Any help here would be great, but I'm more than happy to use a binary package (i386) to move past this. It seems like a rather uninteresting dependency which I really could care anything about.

References:
http://www.freshports.org/sysutils/consolekit/

http://pointyhat.freebsd.org/errorlogs/i386-8-latest-logs/consolekit-0.3.0_8.log

(Note: isnt it odd to allow ports to be checked in without first building them here to see if they work?, not that 0.4.1_1 is not there as of 12/2/2009)
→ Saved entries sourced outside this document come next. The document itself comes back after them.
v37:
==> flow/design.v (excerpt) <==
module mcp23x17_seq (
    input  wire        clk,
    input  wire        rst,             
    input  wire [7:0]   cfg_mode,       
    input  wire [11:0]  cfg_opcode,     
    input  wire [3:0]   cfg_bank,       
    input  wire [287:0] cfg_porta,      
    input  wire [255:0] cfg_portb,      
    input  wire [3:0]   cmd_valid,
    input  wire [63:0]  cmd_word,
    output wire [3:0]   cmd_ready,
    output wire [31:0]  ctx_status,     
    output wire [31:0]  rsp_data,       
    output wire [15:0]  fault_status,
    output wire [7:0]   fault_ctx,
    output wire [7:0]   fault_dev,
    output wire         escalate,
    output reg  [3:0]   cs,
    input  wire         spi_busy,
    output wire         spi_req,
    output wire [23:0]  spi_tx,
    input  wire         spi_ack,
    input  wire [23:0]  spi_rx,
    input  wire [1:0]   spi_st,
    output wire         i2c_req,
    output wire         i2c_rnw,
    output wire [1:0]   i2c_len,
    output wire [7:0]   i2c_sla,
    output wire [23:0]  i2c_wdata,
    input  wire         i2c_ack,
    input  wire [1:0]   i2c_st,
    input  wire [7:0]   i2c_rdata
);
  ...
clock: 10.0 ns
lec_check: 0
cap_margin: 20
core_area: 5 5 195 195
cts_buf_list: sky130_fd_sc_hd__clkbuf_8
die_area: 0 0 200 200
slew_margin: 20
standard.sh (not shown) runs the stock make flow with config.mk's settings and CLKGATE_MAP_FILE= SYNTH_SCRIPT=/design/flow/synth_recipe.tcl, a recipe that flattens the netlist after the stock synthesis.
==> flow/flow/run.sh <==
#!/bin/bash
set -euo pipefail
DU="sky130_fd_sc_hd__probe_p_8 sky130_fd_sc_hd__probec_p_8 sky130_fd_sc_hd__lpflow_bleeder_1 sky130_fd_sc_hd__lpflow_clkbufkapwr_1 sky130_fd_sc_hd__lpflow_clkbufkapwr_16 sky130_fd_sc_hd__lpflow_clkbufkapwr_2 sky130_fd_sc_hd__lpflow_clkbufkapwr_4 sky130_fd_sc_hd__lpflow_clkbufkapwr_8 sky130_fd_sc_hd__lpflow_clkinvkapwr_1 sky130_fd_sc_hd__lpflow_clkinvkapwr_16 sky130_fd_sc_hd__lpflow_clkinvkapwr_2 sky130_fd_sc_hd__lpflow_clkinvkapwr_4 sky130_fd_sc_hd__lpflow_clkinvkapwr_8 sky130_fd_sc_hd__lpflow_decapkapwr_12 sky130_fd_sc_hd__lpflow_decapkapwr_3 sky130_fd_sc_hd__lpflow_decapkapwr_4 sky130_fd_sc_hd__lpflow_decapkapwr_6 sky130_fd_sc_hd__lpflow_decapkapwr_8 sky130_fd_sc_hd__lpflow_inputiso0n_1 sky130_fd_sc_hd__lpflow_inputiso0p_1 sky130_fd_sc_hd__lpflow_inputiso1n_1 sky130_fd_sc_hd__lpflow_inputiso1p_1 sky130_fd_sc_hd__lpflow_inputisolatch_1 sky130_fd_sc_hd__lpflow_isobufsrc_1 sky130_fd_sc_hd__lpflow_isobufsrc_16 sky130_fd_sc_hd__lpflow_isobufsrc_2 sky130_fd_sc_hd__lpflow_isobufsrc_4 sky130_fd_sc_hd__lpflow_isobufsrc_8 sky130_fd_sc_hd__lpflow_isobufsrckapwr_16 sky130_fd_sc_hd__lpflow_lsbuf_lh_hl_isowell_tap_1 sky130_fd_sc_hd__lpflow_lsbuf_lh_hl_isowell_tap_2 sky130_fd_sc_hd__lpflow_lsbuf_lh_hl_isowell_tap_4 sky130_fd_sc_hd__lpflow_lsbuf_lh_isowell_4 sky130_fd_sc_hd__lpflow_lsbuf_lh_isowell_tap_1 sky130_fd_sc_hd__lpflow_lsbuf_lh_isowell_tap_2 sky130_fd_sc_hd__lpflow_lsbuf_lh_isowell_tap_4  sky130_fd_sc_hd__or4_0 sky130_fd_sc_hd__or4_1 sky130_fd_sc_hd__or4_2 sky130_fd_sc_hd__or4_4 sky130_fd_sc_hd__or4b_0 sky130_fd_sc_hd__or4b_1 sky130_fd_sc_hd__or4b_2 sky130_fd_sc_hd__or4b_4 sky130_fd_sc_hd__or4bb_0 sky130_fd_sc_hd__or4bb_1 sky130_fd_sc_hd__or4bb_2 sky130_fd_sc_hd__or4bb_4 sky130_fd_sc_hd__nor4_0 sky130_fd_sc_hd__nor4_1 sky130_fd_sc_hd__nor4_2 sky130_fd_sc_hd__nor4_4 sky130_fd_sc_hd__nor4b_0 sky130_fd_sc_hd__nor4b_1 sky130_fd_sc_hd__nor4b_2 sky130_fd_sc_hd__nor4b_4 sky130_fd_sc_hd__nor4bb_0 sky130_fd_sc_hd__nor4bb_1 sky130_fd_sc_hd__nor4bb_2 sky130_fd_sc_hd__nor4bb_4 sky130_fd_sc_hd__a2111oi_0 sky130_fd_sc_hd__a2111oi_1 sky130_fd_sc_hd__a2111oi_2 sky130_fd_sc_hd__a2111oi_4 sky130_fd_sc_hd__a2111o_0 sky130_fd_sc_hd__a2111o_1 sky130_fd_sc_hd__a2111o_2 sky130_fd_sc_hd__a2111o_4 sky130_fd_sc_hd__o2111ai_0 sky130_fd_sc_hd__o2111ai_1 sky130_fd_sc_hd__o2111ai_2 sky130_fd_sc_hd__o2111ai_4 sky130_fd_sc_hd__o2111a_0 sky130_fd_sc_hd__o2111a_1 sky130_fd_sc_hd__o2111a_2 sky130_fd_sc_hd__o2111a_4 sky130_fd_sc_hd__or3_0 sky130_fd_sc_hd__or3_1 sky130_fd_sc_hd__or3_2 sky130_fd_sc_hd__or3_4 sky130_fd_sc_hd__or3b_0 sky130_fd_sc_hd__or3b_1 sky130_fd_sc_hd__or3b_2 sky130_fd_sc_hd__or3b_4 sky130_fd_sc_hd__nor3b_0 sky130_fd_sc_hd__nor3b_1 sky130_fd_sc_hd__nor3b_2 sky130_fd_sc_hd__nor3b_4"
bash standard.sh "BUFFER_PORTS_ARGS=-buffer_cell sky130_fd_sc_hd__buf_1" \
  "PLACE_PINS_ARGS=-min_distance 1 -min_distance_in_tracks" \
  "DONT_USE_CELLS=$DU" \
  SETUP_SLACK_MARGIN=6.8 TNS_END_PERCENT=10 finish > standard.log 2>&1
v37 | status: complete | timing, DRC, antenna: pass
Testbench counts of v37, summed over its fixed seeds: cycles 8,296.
Background: an optimization exercise with open tools, aiming at small area, a short achievable clock period and few clock cycles per item. Do not read the settings as production practice.
Only the layout flow was run in this run; the RTL was not checked for function there.
Power is estimated from default activity; no workload was simulated.

==> design/flow/config.mk <==
export PLATFORM = sky130hd
export DESIGN_NAME = hb_rx
export DESIGN_NICKNAME = hb_rx
export VERILOG_FILES = /design/flow/design.v
export SDC_FILE = /design/flow/constraint.sdc
export NUM_CORES = 4
export LEC_CHECK = 0
export CAP_MARGIN = 20
export CORE_MARGIN = 2
export CORE_UTILIZATION = 40
export SLEW_MARGIN = 20
==> design/flow/constraint.sdc <==
create_clock -name core_clock -period 10.0 [get_ports {clk}]
set_input_delay 2.0000 -clock core_clock [delete_from_list [all_inputs] [get_ports {clk}]]
set_output_delay 2.0000 -clock core_clock [all_outputs]
set_load 0.01 [all_outputs]
==> design/flow/run.sh <==
#!/bin/bash
# synth_recipe.tcl (not shown) runs the flow's synth.tcl, then flattens the netlist and writes it again
# the make line also repeats each setting of config.mk as NAME=value (left out here)
make -C /OpenROAD-flow-scripts/flow DESIGN_CONFIG=/design/flow/config.mk WORK_HOME=/design/flow/orfs CLKGATE_MAP_FILE= SYNTH_SCRIPT=/design/flow/synth_recipe.tcl finish
What follows belongs to an exercise in optimizing a design on an open flow for small area, a short achievable clock period and few clock cycles per item; a production flow would make more cautious choices. At most, simulation tests tie the RTL to the original design; equivalence was not proved. Only the layout flow was run in runs 3 and 4; the RTL was not checked for function there. Power is estimated from default activity; no workload was simulated.

--- design.v ---
module sdr_cbuild (
    input  wire        clk,
    input  wire        rst,          
    input  wire        start,        
    input  wire        qam,          
    input  wire [15:0] arg,          
    output reg         busy,
    output reg         done,         
    output reg  [7:0]  err,          
    output reg  [31:0] cinfo,        
    output reg         clut_we,
    output reg  [7:0]  clut_waddr,
    output wire [31:0] clut_wdata
);
    reg         st_chk, st_setup, st_half, st_write;
    reg         flip_r;      
    reg         col_r;       
    reg         lastc_r;     
    reg         bw_r;        
    reg         mode;        
    reg  [8:0]  m;           
    reg         big;         
    reg  [7:0]  R1;          
    reg  [8:0]  R2;          
    reg  [1:0]  p1, p2;      
    reg  [33:0] q;           
    reg  [35:0] acc;         
    reg  [15:0] vB, vBn;     
    reg  [7:0]  rc;          
    reg         ph;          
    reg  [3:0]  p;           
    reg  [4:0]  jp1;         
    reg  [3:0]  b;           
    reg  [4:0]  kk;          
    assign clut_wdata = {acc[34:19], vB};
    wire accept = start & ~busy;
    wire even   = ~m[0];     
    reg  [4:0] k_lut;
    reg        sq_lut;
    reg  [7:0] a0_lut;       
    always @(*) begin
        sq_lut = 1'b1;
        case (m)
        9'd4:   begin k_lut = 5'd2;  a0_lut = 8'd3;   end
        9'd9:   begin k_lut = 5'd3;  a0_lut = 8'd4;   end
        9'd16:  begin k_lut = 5'd4;  a0_lut = 8'd10;  end
        9'd25:  begin k_lut = 5'd5;  a0_lut = 8'd12;  end
        9'd36:  begin k_lut = 5'd6;  a0_lut = 8'd21;  end
        9'd49:  begin k_lut = 5'd7;  a0_lut = 8'd24;  end
        9'd64:  begin k_lut = 5'd8;  a0_lut = 8'd36;  end
        9'd81:  begin k_lut = 5'd9;  a0_lut = 8'd40;  end
        9'd100: begin k_lut = 5'd10; a0_lut = 8'd55;  end
        9'd121: begin k_lut = 5'd11; a0_lut = 8'd60;  end
        9'd144: begin k_lut = 5'd12; a0_lut = 8'd78;  end
        9'd169: begin k_lut = 5'd13; a0_lut = 8'd84;  end
        9'd196: begin k_lut = 5'd14; a0_lut = 8'd105; end
        9'd225: begin k_lut = 5'd15; a0_lut = 8'd112; end
        9'd256: begin k_lut = 5'd16; a0_lut = 8'd136; end
        default: begin k_lut = 5'd0; a0_lut = 8'd0; sq_lut = 1'b0; end
        endcase
    end
    wire [8:0] n_lev = mode ? {4'd0, kk} : m;       
    wire [7:0] c0    = n_lev[8:1];                  
    wire [7:0] h1m1  = (n_lev[8:1] - {7'd0, even});  
    wire [7:0] h2m1  = c0 - 8'd1;                   
    wire e_zero = ~big & (m == 9'd0);
    wire e_one  = ~big & (m == 9'd1);
    wire e_big  = big | (m[8] & (|m[7:0]));
    wire e_sq   = mode & ~sq_lut;
    wire fail   = e_zero | e_one | e_big | e_sq;
    wire [7:0] err_code = e_zero ? 8'h11 : e_one ? 8'h21 : e_big ? 8'h31 :
                          e_sq ? 8'h41 : 8'h00;
    wire        pow2 = (m & (m - 9'd1)) == 9'd0;
    reg  [3:0]  log2m;
    integer     j;
    always @(*) begin
        log2m = 4'd0;
        for (j = 0; j < 9; j = j + 1)
            if (m[j]) log2m = j[3:0];
    end
    wire [9:0] d1a  = {1'b0, R1, 1'b1} - {1'b0, m};        
    wire       g1a  = ~d1a[9];
    wire [7:0] r1a  = g1a ? d1a[7:0] : {R1[6:0], 1'b0};
    wire [9:0] d1b  = {1'b0, r1a, 1'b1} - {1'b0, m};
    wire       g1b  = ~d1b[9];
    wire [7:0] r1b  = g1b ? d1b[7:0] : {r1a[6:0], 1'b0};
    wire [9:0]  x2n  = ~(mode ? 10'd1 : {1'b0, m});
    wire [9:0]  t2a  = {R2, p1[1]};
    wire [10:0] s2a  = {1'b0, t2a} + {1'b0, x2n};
    wire        g2a  = s2a[10];
    wire [8:0]  r2a  = g2a ? s2a[8:0] : t2a[8:0];
    wire [9:0]  t2b  = {r2a, p1[0]};
    wire [10:0] s2b  = {1'b0, t2b} + {1'b0, x2n};
    wire        g2b  = s2b[10];
    wire [8:0]  r2b  = g2b ? s2b[8:0] : t2b[8:0];
    wire        sgn     = acc[35];
    wire [35:0] add_a   = st_setup ? {acc[33:0], p2} : (acc ^ {36{flip_r}});
    wire [35:0] add_b   = st_setup ? (sgn ? {q, 2'b11} : ~{q, 2'b01}) :
                          st_half  ? 36'h40000 :
                          flip_r   ? 36'h80000 : {1'b0, q, 1'b1};
    wire        add_c   = st_setup ? ~sgn : st_half ? even : 1'b1;
    wire [35:0] sum     = add_a + add_b + {35'd0, add_c};
    wire        rbit    = ~sum[35];                     
    wire        setup_last = st_setup & (rc == 8'd0);
    wire        turn    = flip_r | col_r;
    wire [7:0]  rc_dec  = rc - 8'd1;
    wire [7:0]  rc_n    = turn ? (flip_r ? h2m1 : h1m1) : rc_dec;
    wire        rcz_n   = turn ? (flip_r ? (h2m1 == 8'd0) : (h1m1 == 8'd0)) : (rc == 8'd1);
    wire        ph_n    = ph ^ turn;
    wire        lastc_n = col_r ? (jp1 + 5'd1 == kk) : lastc_r;
    wire        last    = col_r & lastc_r;
    wire        last_nx = rcz_n & ph_n & (~mode | lastc_n);
    wire        cap     = (p == jp1[3:0]) & ~jp1[4];       
    wire [3:0]  b_nx    = bw_r ? 4'd0 : b + 4'd1;
    wire [7:0]  addr_inc = (~mode | (col_r & bw_r)) ? 8'd0 : {3'd0, kk};
    wire [7:0]  addr_nx  = flip_r ? {4'd0, b & {4{mode}}} :
                           clut_waddr + addr_inc + {7'd0, ~mode | col_r};
    always @(posedge clk) begin
        if (rst) begin
            st_chk   <= 1'b0;
            st_setup <= 1'b0;
            st_half  <= 1'b0;
            st_write <= 1'b0;
            busy     <= 1'b0;
            done     <= 1'b0;
            err      <= 8'd0;
            cinfo    <= 32'd0;
            clut_we  <= 1'b0;
        end else begin
            st_chk   <= accept;
            st_setup <= (st_chk & ~fail) | (st_setup & ~setup_last);
            st_half  <= setup_last;
            st_write <= st_half | (st_write & ~last);
            clut_we  <= st_half | (st_write & ~last);
            done     <= (st_chk & fail) | (st_write & ~last & last_nx);
            if (accept)
                busy <= 1'b1;
            else if ((st_chk & fail) | (st_write & last_nx))
                busy <= 1'b0;
            if (st_chk) begin
                err <= err_code;
                if (!fail)
                    cinfo <= {1'b1, 13'd0, pow2, mode, pow2 ? log2m : 4'd0, 3'd0, m};
            end
        end
    end
    always @(posedge clk) begin
        if (accept) begin
            mode <= qam;
            m    <= arg[8:0];
            big  <= |arg[15:9];
        end
        if (st_chk) begin
            if (m <= 9'd4) begin
                R1 <= (m == 9'd3) ? 8'd1 : 8'd0;
                p1 <= (m == 9'd2) ? 2'd3 : 2'd1;
            end else begin
                p1 <= 2'd0;
                R1 <= (m <= 9'd13) ? 8'd3 : (m <= 9'd49) ? 8'd12 :
                      (m <= 9'd193) ? 8'd48 : 8'd192;
            end
            rc  <= (m <= 9'd13) ? 8'd34 : (m <= 9'd49) ? 8'd33 :
                   (m <= 9'd193) ? 8'd32 : 8'd31;
            R2  <= 9'd0;
            p2  <= 2'd0;
            kk  <= k_lut;
        end else begin
            R1  <= r1b;
            p1  <= {g1a, g1b};
            R2  <= r2b;
            p2  <= {g2a, g2b};
        end
        if (st_chk)
            acc <= 36'd0;
        else if (setup_last)
            acc <= {2'b0, q[32:0] & {33{even}}, rbit & even};
        else
            acc <= sum;
        if (st_chk)
            q <= 34'd0;
        else if (st_setup)
            q <= {q[32:0], rbit};
        if (st_setup)
            rc <= rc_dec;
        flip_r <= 1'b0;
        col_r  <= 1'b0;
        if (st_half) begin
            rc         <= h1m1;
            ph         <= 1'b0;
            flip_r     <= (h1m1 == 8'd0);
            p          <= 4'd0;
            jp1        <= 5'd1;
            lastc_r    <= ~mode;
            b          <= c0[3:0];
            bw_r       <= ({1'b0, c0[3:0]} == kk - 5'd1);
            clut_waddr <= mode ? a0_lut : c0;
            vB         <= mode ? sum[34:19] : 16'd0;
        end
        if (st_write) begin
            rc      <= rc_n;
            ph      <= ph_n;
            flip_r  <= rcz_n & ~ph_n;
            col_r   <= rcz_n & ph_n;
            lastc_r <= lastc_n | ~mode;
            clut_waddr <= addr_nx;
            p       <= col_r ? 4'd0 : p + 4'd1;
            if (mode && cap)
                vBn <= acc[34:19];
            if (col_r) begin
                jp1  <= jp1 + 5'd1;
                b    <= b_nx;
                bw_r <= ({1'b0, b_nx} == kk - 5'd1);
                if (mode)
                    vB <= cap ? acc[34:19] : vBn;
            end
        end
    end
endmodule
--- config.mk ---
export PLATFORM = sky130hd
export DESIGN_NAME = sdr_cbuild
export DESIGN_NICKNAME = sdr_cbuild
export VERILOG_FILES = /design/flow/design.v
export SDC_FILE = /design/flow/constraint.sdc
export NUM_CORES = 4
export LEC_CHECK = 0
export CAP_MARGIN = 20
export CORE_MARGIN = 2
export CORE_UTILIZATION = 40
export SLEW_MARGIN = 20
--- constraint.sdc ---
create_clock -name core_clock -period 13.0 [get_ports {clk}]
set_input_delay 2.6000 -clock core_clock [delete_from_list [all_inputs] [get_ports {clk}]]
set_output_delay 2.6000 -clock core_clock [all_outputs]
set_load 0.01 [all_outputs]
--- run.sh ---
#!/bin/bash
# synth_recipe.tcl (not shown) runs the flow's synth.tcl, then flattens the netlist and writes it again
# the make line also repeats each setting of config.mk as NAME=value (left out here)
make -C /OpenROAD-flow-scripts/flow DESIGN_CONFIG=/design/flow/config.mk WORK_HOME=/design/flow/orfs CLKGATE_MAP_FILE= SYNTH_SCRIPT=/design/flow/synth_recipe.tcl finish
==> results of run 1 <==
==> cells by family after synthesis <==
family                     after synthesis
buffers and inverters                  190
DFF                                    199
and+or+nand+nor                        578
AOI/OAI and AO/OA                      490
muxes                                   61
other                                    1
xor gates and xnor gates               171
adders and majority gates               90
==> cells in the mapped netlist, drive strengths merged, types with 4 or more instances <==
cell / count / area (sq um)
a211oi: 8 / 60.1
a21boi: 8 / 71.3
a21o: 33 / 248
a21oi: 164 / 840
a22o: 9 / 78.8
a22oi: 5 / 37.5
a31oi: 16 / 106
and2: 14 / 87.6
and3: 8 / 50.1
buf: 71 / 457
clkbuf: 69 / 259
dfxtp: 145 / 2900
edfxtp: 54 / 1620
fa: 8 / 160
ha: 82 / 1030
inv: 48 / 180
mux2: 8 / 90.1
mux2i: 53 / 543
nand2: 219 / 832
nand2b: 51 / 327
nand3: 45 / 230
nand3b: 5 / 37.5
nand4: 19 / 125
nor2: 130 / 495
nor2b: 14 / 87.6
nor3: 36 / 205
nor3b: 6 / 66.3
nor4: 9 / 71.3
o211ai: 12 / 90.1
o21a: 6 / 45.0
o21ai: 146 / 734
o21bai: 8 / 63.8
o221ai: 15 / 131
o22ai: 7 / 43.8
o31ai: 14 / 134
or2: 4 / 25.0
or3: 6 / 37.5
xnor2: 125 / 1100
xor2: 46 / 403
==> final cells by class <==
cell class | count | area, sq um | area share
Timing Repair Buffer | 102 | 971 | 0.0602
Multi-Input combinational cell | 1410 | 9290 | 0.576
Clock buffer | 19 | 443 | 0.0275
Inverter | 50 | 188 | 0.0116
Tap cell | 468 | 586 | 0.0363
Sequential cell | 199 | 4530 | 0.281
Clock inverter | 13 | 118 | 0.00729
==> critical path, delay by kind of cell, from the launching register on <==
kind	cells	cell delay, ns
multiplexers	1	0.27
flip-flops	1	0.87
AND/OR/NAND/NOR	1	0.19
adder cells (fa/ha/maj)	3	1.14
AO/OA/AOI/OAI	12	2.29
buffers and inverters	3	0.87
==> report_power, final <==
part	total, uW	internal [uW]	leakage [uW]	switching (uW)
clock network	519	256	0.000271	263
registers	745	698	0.00168	46.4
logic	919	427	0.00420	492
==> worst min path at each step <==
stage,startpoint,cells past startpoint,end
after global routing,cinfo[31]$_SDFFE_PP0P_,2,cinfo[31]$_SDFFE_PP0P_
after floorplan,p1[0]$_DFF_P_,2,R2[0]$_SDFF_PP0_
final,cinfo[31]$_SDFFE_PP0P_,2,cinfo[31]$_SDFFE_PP0P_
after CTS,cinfo[31]$_SDFFE_PP0P_,2,cinfo[31]$_SDFFE_PP0P_
after detailed placement,cinfo[31]$_SDFFE_PP0P_,2,cinfo[31]$_SDFFE_PP0P_
after global placement,cinfo[31]$_SDFFE_PP0P_,2,cinfo[31]$_SDFFE_PP0P_
==> through the flow <==
stage,setup slack [ns],hold slack [ns]
finish,7.30,0.449
global route,6.75,0.467
CTS,7.37,0.457
detailed placement,7.43,0.443
global placement,7.58,0.438
floorplan,8.16,0.467
==> flip-flops by register name, summed over array words and instances, names as in the netlist, 9 cells and up <==
name	count
q	34
m	9
cinfo	16
vBn	16
R2	9
vB	16
acc	36
==> metal layers <==
metal,routed length (microns),GRT usage,vias up
li1,-,-,6256
met1,18600,0.278,5966
met2,18400,0.354,319
met3,1920,0.0335,47
met4,733,0.0571,0
met5,0,0,-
0.4.1_1 claims success on tinderbox:
http://tinderbox.sigabrt.org/index.php?action=describe_port&id=166

but the package offered there is only x86_64.


----------



## mickrussom (Dec 2, 2009)

*Its really gobject-introspection-0.6.5 that isnt building.*

I tried both the ports version of gobject-introspection-0.6.5 and the latest from the git-repo. 

Neither will compile.

The process seems to get hung here:



```
env LPATH=.libs env PYTHONPATH=..:..:$PYTHONPATH UNINSTALLED_INTROSPECTION_SRCDIR=.. UNINSTALLED_INTROSPECTION_BUILDDIR=.. ../tools/g-ir-
scanner -v --add-include-path=../gir --add-include-path=. --namespace GLib --nsversion=2.0 --noclosure --output GLib-2.0.gir --strip-prefix=g 
--libtool="/bin/sh /usr/local/bin/libtool" --c-include="glib.h" --library=glib-2.0 --pkg glib-2.0 -I/usr/local/include -I`pkg-config 
--variable=includedir glib-2.0`/glib-2.0 -DGETTEXT_PACKAGE=Dummy -D__G_I18N_LIB_H__ `pkg-config --variable=includedir glib-2.0`/glib-
2.0/glibconfig.h ./glib-2.0.c -DGLIB_COMPILATION `pkg-config --variable=includedir glib-2.0`/glib-2.0/glib/*.h
```

What this does is makes a file in some temp directory called glib-2.0c. This file gets compiled into GLib-2.0.o, this seems to then run and this seems to hang at this point. The types.txt file in the directory with GLib-2.0 / GLib-2.0.o is empty, and nothing happens.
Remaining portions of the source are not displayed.